Citation: 2025 CHRT 101

Date: October 10, 2025

File No.: HR-DP-2974-23

Between:

Arianna Nolet

Complainant

- and -

Canadian Human Rights Commission

Commission

- and -

Canadian Armed Forces

Respondent

Ruling

Member: Anthony Morgan



I. NATURE OF THE MOTION

[1] The Complainant, Ms. Arianna Nolet, filed a motion seeking orders from the Canadian Human Rights Tribunal (the “Tribunal”) that provide the following requested relief:

i. A stay of all collection efforts initiated by the Respondent, the Canadian Armed Forces (“CAF”);

ii. Make a finding that CAF’s collection efforts amount to prima facie retaliation under the Canadian Human Rights Act;

iii. Issuance of a direction to the Respondent to confirm whether any information from the proceedings has been misused; and

iv. Expansion of the scope of the complaint to include the “retaliatory debt collection efforts” and “DOJ’s overlapping representation as further evidence” of “systemic mistreatment, discrimination and reprisal”.

v. Removal of counsel for CAF be removed from representing the CAF on the basis of “conflict of interest, procedural fairness and misuse of sensitive information”;

[2] This ruling addresses Ms. Nolet’s motion and the requested orders.

II. DECISION

[3] In a case management conference call on September 23, 2025, I informed the parties of my ruling to dismiss Ms. Nolet’s motion. These are my full reasons for doing so.

[4] Ms. Nolet’s motion is dismissed because the Tribunal has no jurisdiction to stay the debt collection efforts initiated by the CAF. The Tribunal also has no authority to make a finding of prima facie retaliation without the completion of a hearing on the merits. The Tribunal has also not been provided with a sufficient basis of evidence or information to justifiably expand the scope of the complaint to include retaliation for the debt collection efforts. Finally, the Tribunal also finds no reasonable basis to order the removal of DOJ counsel currently assigned to this file to represent the CAF.

III. BACKGROUND

[5] Ms. Nolet is a former member of the CAF. In a previous ruling, Nolet v. Canadian Armed Forces, 2025 CHRT 92 (“Nolet”), I determined the scope of Ms. Nolet’s Complaint before the Tribunal. I ruled that the scope of the Complaint primarily concerns the period of April 2020 to November 2021, and pertains to allegations from Ms. Nolet that the CAF discriminated against her in employment on the grounds of sex, disability and/or marital status by treating her in an adverse differential way through terminating her employment, and by not providing her with a harassment-free workplace, contrary to sections 7, 10 and 14 of the Canadian Human Rights Act (the ‘Act’).

IV. ANALYSIS

[6] I will begin my analysis by addressing Ms. Nolet’s request for the Tribunal to expand the scope of her complaint to include the discriminatory practice of retaliation based on her allegations related to CAF’s collection efforts.

A. The Scope of the Complaint will not be expanded further

[7] Ms. Nolet argues that the Tribunal should expand the scope of her complaint to include CAF’s collection efforts because they are a form of retaliation amounting to discrimination under the Act.
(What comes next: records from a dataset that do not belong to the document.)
===== config.mk =====
export PLATFORM = sky130hd
export DESIGN_NAME = fm_nco
export DESIGN_NICKNAME = d
export VERILOG_FILES = /design/src/rtl/fm_nco.sv
export SDC_FILE = /design/constraint.sdc
export NUM_CORES = 1
export LEC_CHECK = 0
export ABC_CLOCK_PERIOD_IN_PS = 4800
export CAP_MARGIN = 20
export CELL_PAD_IN_SITES_DETAIL_PLACEMENT = 1
export CELL_PAD_IN_SITES_GLOBAL_PLACEMENT = 1
export CORE_AREA = 3 3 122 124
export DETAILED_ROUTE_END_ITERATION = 8
export DIE_AREA = 0 0 125 127
export GPL_ROUTABILITY_DRIVEN = 0
export PLACE_DENSITY = 0.9
export SKIP_CTS_REPAIR_TIMING = 1
export SLEW_MARGIN = 10
export SYNTH_ARGS = -nofsm -noshare
export SYNTH_HDL_FRONTEND = slang
export SYNTH_SLANG_ARGS = --single-unit

===== constraint.sdc =====
create_clock -name clock -period 4.8 [get_ports clock]
set_input_delay 0.96 -clock clock [delete_from_list [all_inputs] [get_ports clock]]
set_output_delay 0.96 -clock clock [all_outputs]
set_load 0.005 [all_outputs]

===== src/rtl/fm_nco.sv =====
// fm_nco: phase-accumulator FM modulator.
//
// Each RUN cycle the phase accumulator advances by a registered increment
// equal to the captured carrier word plus the sign-extended, left-shifted
// audio sample. The accumulator MSB, registered, drives the RF pin.
//
// Ports:
//   clock         rising-edge clock (109.5 MHz PLL output)
//   reset_n       asynchronous active-low reset
//   enable        run request (PLL locked AND user enable upstream)
//   carrier_word  centre-frequency phase increment, captured in START only
//   sample        signed two's-complement audio sample
//   sample_valid  sample is presented
//   sample_ready  block accepts a sample this cycle (high exactly in RUN)
//   running       FSM is in RUN
//   phase_out     top 8 bits of the phase accumulator
//   rf_out        registered accumulator MSB
//   state_dbg     current FSM state encoding (IDLE=0, START=1, RUN=2)
//
// Handshake: a sample transfers on any rising edge where sample_valid and
// sample_ready are both high. sample_ready depends only on the FSM state,
// never on sample_valid, so upstream may hold a sample indefinitely until
// RUN is reached; without a transfer the last sample keeps being used.
module fm_nco #(
  parameter int ACC_WIDTH    = 32,
  parameter int SAMPLE_WIDTH = 16,
  parameter int DEV_SHIFT    = 8
) (
  input  logic                    clock,
  input  logic                    reset_n,
  input  logic                    enable,
  input  logic [ACC_WIDTH-1:0]    carrier_word,
  input  logic [SAMPLE_WIDTH-1:0] sample,
  input  logic                    sample_valid,
  output logic                    sample_ready,
  output logic                    running,
  output logic [7:0]              phase_out,
  output logic                    rf_out,
  output logic [1:0]              state_dbg
);

  typedef enum logic [1:0] {
    IDLE  = 2'd0,
    START = 2'd1,
    RUN   = 2'd2
  } state_t;

  state_t state;
  state_t state_next;

  logic [ACC_WIDTH-1:0]    carrier_q;
  logic [SAMPLE_WIDTH-1:0] sample_q;
  logic [ACC_WIDTH-1:0]    inc_q;
  logic [ACC_WIDTH-1:0]    phase;
  logic [ACC_WIDTH-1:0]    deviation;
  logic                    handshake;

  // State register
  always_ff @(posedge clock or negedge reset_n) begin
    if (!reset_n) begin
      state <= IDLE;
    end else begin
      state <= state_next;
    end
  end

  // Next-state logic. START always lasts one cycle; a dropped enable is
  // handled by RUN on the following cycle.
  always_comb begin
    state_next = state;
    case (state)
      IDLE:    if (enable) state_next = START;
      START:   state_next = RUN;
      RUN:     if (!enable) state_next = IDLE;
      default: state_next = IDLE;
    endcase
  end

  assign running      = (state == RUN);
  assign sample_ready = running;
  assign state_dbg    = state;
  assign handshake    = sample_valid & sample_ready;

  // Sign-extend to the accumulator width, then shift; bits shifted past the
  // top are discarded, giving modulo-2^ACC_WIDTH deviation.
  assign deviation = {{(ACC_WIDTH-SAMPLE_WIDTH){sample_q[SAMPLE_WIDTH-1]}}, sample_q}
                     << DEV_SHIFT;

  // Datapath. The sample -> inc_q -> phase -> rf_out pipeline gives the
  // fixed latency of one edge per stage.
  always_ff @(posedge clock or negedge reset_n) begin
    if (!reset_n) begin
      carrier_q <= '0;
      sample_q  <= '0;
      inc_q     <= '0;
      phase     <= '0;
      rf_out    <= 1'b0;
    end else begin
      case (state)
        IDLE: begin
          sample_q <= '0;
          inc_q    <= '0;
          phase    <= '0;
          rf_out   <= 1'b0;
        end
        START: begin
          carrier_q <= carrier_word;
          sample_q  <= '0;
        end
        RUN: begin
          if (!enable) begin
            // carrier_q deliberately kept; it is reloaded on the next START.
            sample_q <= '0;
            inc_q    <= '0;
            phase    <= '0;
            rf_out   <= 1'b0;
          end else begin
            if (handshake) begin
              sample_q <= sample;
            end
            inc_q  <= carrier_q + deviation;
            phase  <= phase + inc_q;
            rf_out <= phase[ACC_WIDTH-1];
          end
        end
        default: begin
          sample_q <= '0;
          inc_q    <= '0;
          phase    <= '0;
          rf_out   <= 1'b0;
        end
      endcase
    end
  end

  assign phase_out = phase[ACC_WIDTH-1 -: 8];

endmodule
[src/rtl/core_wb_stage_if.sv]
`default_nettype none
// ============================================================================
//  Module   : core_wb_stage_if
//  Purpose  : MEM->WB instruction handshake, data-memory read response and
//             register-file write port of the RV32I writeback stage, bundled
//             as one interface.
//  Modports : slave  - the writeback stage (consumes i_*, drives o_*)
//             master - the MEM stage / memory side (drives i_*, observes o_*)
//  Revision : 1.0  initial release
// ============================================================================
interface core_wb_stage_if #(
    parameter int XLEN = 32
);
    // MEM -> WB instruction
    logic            i_valid;
    logic            o_ready;
    logic [4:0]      i_rd;
    logic            i_reg_write;
    logic            i_mem_read;
    logic [1:0]      i_mem_to_reg;
    logic [1:0]      i_d_size;
    logic            i_d_unsigned;
    logic [1:0]      i_addr_lo;
    logic [XLEN-1:0] i_alu_result;
    logic [XLEN-1:0] i_pc_plus4;
    // data-memory read response
    logic            i_dmem_rvalid;
    logic [XLEN-1:0] i_dmem_rdata;
    // register-file write port and status pulses
    logic [4:0]      o_wb_rd;
    logic [XLEN-1:0] o_rd_din;
    logic            o_wb_reg_write;
    logic            o_retire;
    logic            o_misaligned;
    logic            o_load_timeout;

    modport slave (
        input  i_valid, i_rd, i_reg_write, i_mem_read, i_mem_to_reg,
               i_d_size, i_d_unsigned, i_addr_lo, i_alu_result, i_pc_plus4,
               i_dmem_rvalid, i_dmem_rdata,
        output o_ready, o_wb_rd, o_rd_din, o_wb_reg_write, o_retire,
               o_misaligned, o_load_timeout
    );

    modport master (
        output i_valid, i_rd, i_reg_write, i_mem_read, i_mem_to_reg,
               i_d_size, i_d_unsigned, i_addr_lo, i_alu_result, i_pc_plus4,
               i_dmem_rvalid, i_dmem_rdata,
        input  o_ready, o_wb_rd, o_rd_din, o_wb_reg_write, o_retire,
               o_misaligned, o_load_timeout
    );
endinterface : core_wb_stage_if
`default_nettype wire

[src/rtl/core_wb_stage.sv]
`default_nettype none
// ============================================================================
//  Module   : core_wb_stage
//  Purpose  : Writeback stage of the 5-stage RV32I pipeline. Accepts one
//             instruction per cycle, selects ALU / load / PC+4 as the result,
//             waits for the data-memory response on loads (stalling upstream
//             via o_ready), aligns and extends load data, and drives the
//             register-file write port with registered outputs.
//  Ports    : i_clk    - core clock
//             i_rst_n  - synchronous active-low reset
//             wb_bus   - core_wb_stage_if.slave (handshake, dmem response,
//                        register-file write port, status pulses)
//  Revision : 1.0  initial release
// ============================================================================
module core_wb_stage #(
    parameter int XLEN         = 32,
    parameter int LOAD_TIMEOUT = 64   // 0 disables the load timeout
) (
    input  wire             i_clk,
    input  wire             i_rst_n,
    core_wb_stage_if.slave  wb_bus
);

    localparam int c_CNT_W = (LOAD_TIMEOUT > 1) ? $clog2(LOAD_TIMEOUT) : 1;
    localparam logic [c_CNT_W-1:0] c_TO_LAST  = c_CNT_W'(LOAD_TIMEOUT - 1);
    localparam bit                 c_TO_EN    = (LOAD_TIMEOUT != 0);

    typedef enum logic [0:0] {
        S_IDLE      = 1'b0,
        S_WAIT_LOAD = 1'b1
    } state_t;

    state_t              r_state, w_state_nxt;
    logic [c_CNT_W-1:0]  r_cnt, w_cnt_nxt;
    logic                r_out_of_reset;

    // load context captured at accept, used when the response arrives later
    logic [4:0]          r_ld_rd;
    logic                r_ld_reg_write;
    logic [1:0]          r_ld_size;
    logic                r_ld_unsigned;
    logic [1:0]          r_ld_addr_lo;

    // registered writeback outputs and their next values
    logic [4:0]          r_wb_rd,       w_wb_rd;
    logic [XLEN-1:0]     r_rd_din,      w_rd_din;
    logic                r_wb_we,       w_wb_we;
    logic                r_retire,      w_retire;
    logic                r_misaligned,  w_misaligned;
    logic                r_load_to,     w_load_to;
    logic                w_capture;

    logic                w_ready;
    logic                w_accept;
    logic                w_is_load;
    logic                w_misalign_in;

    // Select the addressed byte/half of the word-aligned read data and
    // extend it to XLEN. Size 11 is treated as a full word.
    function automatic logic [XLEN-1:0] f_align(
        input logic [XLEN-1:0] rdata,
        input logic [1:0]      size,
        input logic            uns,
        input logic [1:0]      lo
    );
        logic [7:0]  v_b;
        logic [15:0] v_h;
        v_b = rdata[{lo, 3'b000} +: 8];
        v_h = rdata[{lo[1], 4'b0000} +: 16];
        case (size)
            2'b00:   f_align = uns ? {{(XLEN-8){1'b0}}, v_b}
                               : {{(XLEN-8){v_b[7]}}, v_b};
            2'b01:   f_align = uns ? {{(XLEN-16){1'b0}}, v_h}
                               : {{(XLEN-16){v_h[15]}}, v_h};
            default: f_align = rdata;
        endcase
    endfunction

    // Ready is held low while reset is asserted and rises in the first cycle
    // after release.
    assign w_ready       = (r_state == S_IDLE) && r_out_of_reset;
    assign w_accept      = wb_bus.i_valid && w_ready;
    assign w_is_load     = wb_bus.i_mem_read && (wb_bus.i_mem_to_reg == 2'b01);
    assign w_misalign_in = ((wb_bus.i_d_size == 2'b01) && wb_bus.i_addr_lo[0]) ||
                           (wb_bus.i_d_size[1] && (wb_bus.i_addr_lo != 2'b00));

    always_comb begin
        w_state_nxt  = r_state;
        w_cnt_nxt    = r_cnt;
        w_capture    = 1'b0;
        w_wb_rd      = r_wb_rd;
        w_rd_din     = r_rd_din;
        w_wb_we      = 1'b0;
        w_retire     = 1'b0;
        w_misaligned = 1'b0;
        w_load_to    = 1'b0;

        case (r_state)
            S_IDLE: begin
                if (w_accept) begin
                    if (w_is_load) begin
                        if (w_misalign_in) begin
                            // dropped: the response is never awaited
                            w_retire     = 1'b1;
                            w_misaligned = 1'b1;
                        end else if (wb_bus.i_dmem_rvalid) begin
                            w_retire = 1'b1;
                            w_wb_we  = wb_bus.i_reg_write && (wb_bus.i_rd != 5'd0);
                            if (w_wb_we) begin
                                w_wb_rd  = wb_bus.i_rd;
                                w_rd_din = f_align(wb_bus.i_dmem_rdata, wb_bus.i_d_size,
                                                   wb_bus.i_d_unsigned, wb_bus.i_addr_lo);
                            end
                        end else begin
                            w_capture   = 1'b1;
                            w_cnt_nxt   = '0;
                            w_state_nxt = S_WAIT_LOAD;
                        end
                    end else begin
                        w_retire = 1'b1;
                        w_wb_we  = wb_bus.i_reg_write && (wb_bus.i_rd != 5'd0);
                        if (w_wb_we) begin
                            w_wb_rd  = wb_bus.i_rd;
                            w_rd_din = (wb_bus.i_mem_to_reg == 2'b10) ? wb_bus.i_pc_plus4
                                                                      : wb_bus.i_alu_result;
                        end
                    end
                end
            end

            S_WAIT_LOAD: begin
                if (wb_bus.i_dmem_rvalid) begin
                    w_retire    = 1'b1;
                    w_wb_we     = r_ld_reg_write && (r_ld_rd != 5'd0);
                    if (w_wb_we) begin
                        w_wb_rd  = r_ld_rd;
                        w_rd_din = f_align(wb_bus.i_dmem_rdata, r_ld_size,
                                           r_ld_unsigned, r_ld_addr_lo);
                    end
                    w_cnt_nxt   = '0;
                    w_state_nxt = S_IDLE;
                end else if (c_TO_EN && (r_cnt == c_TO_LAST)) begin
                    w_retire    = 1'b1;
                    w_load_to   = 1'b1;
                    w_cnt_nxt   = '0;
                    w_state_nxt = S_IDLE;
                end else begin
                    w_cnt_nxt = r_cnt + c_CNT_W'(1);
                end
            end

            default: begin
                w_state_nxt = S_IDLE;
                w_cnt_nxt   = '0;
            end
        endcase
    end

    always_ff @(posedge i_clk) begin
        if (!i_rst_n) begin
            r_state        <= S_IDLE;
            r_cnt          <= '0;
            r_out_of_reset <= 1'b0;
            r_ld_rd        <= 5'd0;
            r_ld_reg_write <= 1'b0;
            r_ld_size      <= 2'b00;
            r_ld_unsigned  <= 1'b0;
            r_ld_addr_lo   <= 2'b00;
            r_wb_rd        <= 5'd0;
            r_rd_din       <= '0;
            r_wb_we        <= 1'b0;
            r_retire       <= 1'b0;
            r_misaligned   <= 1'b0;
            r_load_to      <= 1'b0;
        end else begin
            r_state        <= w_state_nxt;
            r_cnt          <= w_cnt_nxt;
            r_out_of_reset <= 1'b1;
            r_wb_rd        <= w_wb_rd;
            r_rd_din       <= w_rd_din;
            r_wb_we        <= w_wb_we;
            r_retire       <= w_retire;
            r_misaligned   <= w_misaligned;
            r_load_to      <= w_load_to;
            if (w_capture) begin
                r_ld_rd        <= wb_bus.i_rd;
                r_ld_reg_write <= wb_bus.i_reg_write;
                r_ld_size      <= wb_bus.i_d_size;
                r_ld_unsigned  <= wb_bus.i_d_unsigned;
                r_ld_addr_lo   <= wb_bus.i_addr_lo;
            end
        end
    end

    assign wb_bus.o_ready        = w_ready;
    assign wb_bus.o_wb_rd        = r_wb_rd;
    assign wb_bus.o_rd_din       = r_rd_din;
    assign wb_bus.o_wb_reg_write = r_wb_we;
    assign wb_bus.o_retire       = r_retire;
    assign wb_bus.o_misaligned   = r_misaligned;
    assign wb_bus.o_load_timeout = r_load_to;

endmodule : core_wb_stage
`default_nettype wire
[src/flat_wrapper.sv]
// flat-port wrapper written by rule: the top's interface ports become plain ports
module core_wb_stage_flat 
#(
    parameter int XLEN         = 32,
    parameter int LOAD_TIMEOUT = 64                                 
)
  (i_clk, i_rst_n, wb_bus_i_valid, wb_bus_i_rd, wb_bus_i_reg_write, wb_bus_i_mem_read, wb_bus_i_mem_to_reg, wb_bus_i_d_size, wb_bus_i_d_unsigned, wb_bus_i_addr_lo, wb_bus_i_alu_result, wb_bus_i_pc_plus4, wb_bus_i_dmem_rvalid, wb_bus_i_dmem_rdata, wb_bus_o_ready, wb_bus_o_wb_rd, wb_bus_o_rd_din, wb_bus_o_wb_reg_write, wb_bus_o_retire, wb_bus_o_misaligned, wb_bus_o_load_timeout);
  core_wb_stage_if #(.XLEN(XLEN)) wb_bus_i ();
  input  wire i_clk;
  input  wire i_rst_n;
  input wire logic [$bits(wb_bus_i.i_valid)-1:0] wb_bus_i_valid;
  input wire logic [$bits(wb_bus_i.i_rd)-1:0] wb_bus_i_rd;
  input wire logic [$bits(wb_bus_i.i_reg_write)-1:0] wb_bus_i_reg_write;
  input wire logic [$bits(wb_bus_i.i_mem_read)-1:0] wb_bus_i_mem_read;
  input wire logic [$bits(wb_bus_i.i_mem_to_reg)-1:0] wb_bus_i_mem_to_reg;
  input wire logic [$bits(wb_bus_i.i_d_size)-1:0] wb_bus_i_d_size;
  input wire logic [$bits(wb_bus_i.i_d_unsigned)-1:0] wb_bus_i_d_unsigned;
  input wire logic [$bits(wb_bus_i.i_addr_lo)-1:0] wb_bus_i_addr_lo;
  input wire logic [$bits(wb_bus_i.i_alu_result)-1:0] wb_bus_i_alu_result;
  input wire logic [$bits(wb_bus_i.i_pc_plus4)-1:0] wb_bus_i_pc_plus4;
  input wire logic [$bits(wb_bus_i.i_dmem_rvalid)-1:0] wb_bus_i_dmem_rvalid;
  input wire logic [$bits(wb_bus_i.i_dmem_rdata)-1:0] wb_bus_i_dmem_rdata;
  output wire logic [$bits(wb_bus_i.o_ready)-1:0] wb_bus_o_ready;
  output wire logic [$bits(wb_bus_i.o_wb_rd)-1:0] wb_bus_o_wb_rd;
  output wire logic [$bits(wb_bus_i.o_rd_din)-1:0] wb_bus_o_rd_din;
  output wire logic [$bits(wb_bus_i.o_wb_reg_write)-1:0] wb_bus_o_wb_reg_write;
  output wire logic [$bits(wb_bus_i.o_retire)-1:0] wb_bus_o_retire;
  output wire logic [$bits(wb_bus_i.o_misaligned)-1:0] wb_bus_o_misaligned;
  output wire logic [$bits(wb_bus_i.o_load_timeout)-1:0] wb_bus_o_load_timeout;
  assign wb_bus_i.i_valid = wb_bus_i_valid;
  assign wb_bus_i.i_rd = wb_bus_i_rd;
  assign wb_bus_i.i_reg_write = wb_bus_i_reg_write;
  assign wb_bus_i.i_mem_read = wb_bus_i_mem_read;
  assign wb_bus_i.i_mem_to_reg = wb_bus_i_mem_to_reg;
  assign wb_bus_i.i_d_size = wb_bus_i_d_size;
  assign wb_bus_i.i_d_unsigned = wb_bus_i_d_unsigned;
  assign wb_bus_i.i_addr_lo = wb_bus_i_addr_lo;
  assign wb_bus_i.i_alu_result = wb_bus_i_alu_result;
  assign wb_bus_i.i_pc_plus4 = wb_bus_i_pc_plus4;
  assign wb_bus_i.i_dmem_rvalid = wb_bus_i_dmem_rvalid;
  assign wb_bus_i.i_dmem_rdata = wb_bus_i_dmem_rdata;
  assign wb_bus_o_ready = wb_bus_i.o_ready;
  assign wb_bus_o_wb_rd = wb_bus_i.o_wb_rd;
  assign wb_bus_o_rd_din = wb_bus_i.o_rd_din;
  assign wb_bus_o_wb_reg_write = wb_bus_i.o_wb_reg_write;
  assign wb_bus_o_retire = wb_bus_i.o_retire;
  assign wb_bus_o_misaligned = wb_bus_i.o_misaligned;
  assign wb_bus_o_load_timeout = wb_bus_i.o_load_timeout;
  core_wb_stage #(.XLEN(XLEN), .LOAD_TIMEOUT(LOAD_TIMEOUT)) u_core (.i_clk(i_clk), .i_rst_n(i_rst_n), .wb_bus(wb_bus_i));
endmodule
[8] Ms. Nolet’s motion seeks orders from the Tribunal that would direct the CAF to temporarily halt debt collection efforts against Ms. Nolet for $13, 400, arising in relation to funds Ms. Nolet received for residential relocation in July 2021, when she was still a member of the CAF. Ms. Nolet submits that these debt collection actions arose on or around April 22, 2025.

[9] The collection efforts of CAF have not been initiated through a court proceeding or an external debt collection agency. The information, evidence and argument before this Tribunal indicate that CAF has only initiated these efforts through direct mail and email communications sent to Ms. Nolet.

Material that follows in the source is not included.